Macedo Firmino, Giovani Angelo, Higor Morais, Marcel R. Dantas, Ricardo Valentim

Abstract

CADe and CADx systems for the detection and diagnosis of lung cancer have been important areas of research in recent decades. However, these areas are being worked on separately. CADe systems do not present the radiological characteristics of tumors, and CADx systems do not detect nodules and do not have good levels of automation. As a result, these systems are not yet widely used in clinical settings. The purpose of this article is to develop a new system for detection and diagnosis of pulmonary nodules on CT images, grouping them into a single system for the identification and characterization of the nodules to improve the level of automation. The article also presents as contributions: the use of Watershed and Histogram of oriented Gradients (HOG) techniques for distinguishing the possible nodules from other structures and feature extraction for pulmonary nodules, respectively. For the diagnosis, it is based on the likelihood of malignancy allowing more aid in the decision making by the radiologists.
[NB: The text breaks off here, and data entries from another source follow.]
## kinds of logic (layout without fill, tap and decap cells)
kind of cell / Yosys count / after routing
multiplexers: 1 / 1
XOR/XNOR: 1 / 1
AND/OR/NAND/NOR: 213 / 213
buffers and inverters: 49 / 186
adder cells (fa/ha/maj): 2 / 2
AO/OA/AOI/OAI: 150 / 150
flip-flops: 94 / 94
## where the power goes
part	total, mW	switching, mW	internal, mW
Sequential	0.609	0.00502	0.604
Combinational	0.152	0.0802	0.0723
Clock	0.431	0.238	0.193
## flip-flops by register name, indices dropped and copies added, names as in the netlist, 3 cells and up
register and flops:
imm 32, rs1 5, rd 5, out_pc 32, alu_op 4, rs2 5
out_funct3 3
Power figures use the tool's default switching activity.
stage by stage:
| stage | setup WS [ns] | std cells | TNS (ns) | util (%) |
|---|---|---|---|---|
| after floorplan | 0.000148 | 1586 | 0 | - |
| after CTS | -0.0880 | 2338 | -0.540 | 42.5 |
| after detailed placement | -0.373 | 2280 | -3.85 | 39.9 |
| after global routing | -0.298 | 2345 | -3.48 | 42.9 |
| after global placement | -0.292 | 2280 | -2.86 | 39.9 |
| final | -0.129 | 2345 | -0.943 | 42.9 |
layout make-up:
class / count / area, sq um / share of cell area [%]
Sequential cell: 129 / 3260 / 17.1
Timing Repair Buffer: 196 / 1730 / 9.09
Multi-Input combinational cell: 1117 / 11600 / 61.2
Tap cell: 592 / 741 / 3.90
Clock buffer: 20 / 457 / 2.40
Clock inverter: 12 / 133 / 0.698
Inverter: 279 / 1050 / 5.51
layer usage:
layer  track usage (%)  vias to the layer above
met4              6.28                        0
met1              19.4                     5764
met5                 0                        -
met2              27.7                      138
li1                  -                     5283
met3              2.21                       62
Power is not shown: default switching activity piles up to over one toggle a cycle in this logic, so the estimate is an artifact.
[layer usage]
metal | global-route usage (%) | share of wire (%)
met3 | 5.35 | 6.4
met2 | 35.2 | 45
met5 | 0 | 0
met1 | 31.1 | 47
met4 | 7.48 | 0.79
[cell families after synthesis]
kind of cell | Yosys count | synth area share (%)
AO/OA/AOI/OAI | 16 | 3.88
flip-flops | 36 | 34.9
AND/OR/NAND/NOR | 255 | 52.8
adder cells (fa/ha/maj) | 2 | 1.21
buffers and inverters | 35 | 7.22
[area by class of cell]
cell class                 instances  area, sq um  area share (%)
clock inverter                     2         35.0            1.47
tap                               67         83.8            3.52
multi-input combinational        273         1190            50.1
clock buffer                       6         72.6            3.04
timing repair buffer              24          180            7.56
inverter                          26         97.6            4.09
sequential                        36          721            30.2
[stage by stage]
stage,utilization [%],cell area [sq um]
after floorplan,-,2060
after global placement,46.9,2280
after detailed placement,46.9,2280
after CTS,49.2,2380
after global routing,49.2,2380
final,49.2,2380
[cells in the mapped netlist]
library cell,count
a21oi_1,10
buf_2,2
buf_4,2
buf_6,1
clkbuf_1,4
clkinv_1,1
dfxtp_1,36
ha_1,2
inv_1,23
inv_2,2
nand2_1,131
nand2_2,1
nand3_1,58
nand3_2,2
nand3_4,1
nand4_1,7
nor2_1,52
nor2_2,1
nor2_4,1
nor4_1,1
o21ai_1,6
A rule-based classifier and Support Vector Machine (SVM) have been used to eliminate false positives. The database used in this research consisted of 420 cases obtained randomly from LIDC-IDRI. The segmentation method achieved an accuracy of 97 % and the detection system showed a sensitivity of 94.4 % with 7.04 false positives per case. Different types of nodules (isolated, juxtapleural, juxtavascular and ground-glass) with diameters between 3 mm and 30 mm have been detected. For the diagnosis of malignancy our system presented ROC curves with areas of: 0.91 for nodules highly unlikely of being malignant, 0.80 for nodules moderately unlikely of being malignant, 0.72 for nodules with indeterminate malignancy, 0.67 for nodules moderately suspicious of being malignant and 0.83 for nodules highly suspicious of being malignant. From our preliminary results, we believe that our system is promising for clinical applications assisting radiologists in the detection and diagnosis of lung cancer.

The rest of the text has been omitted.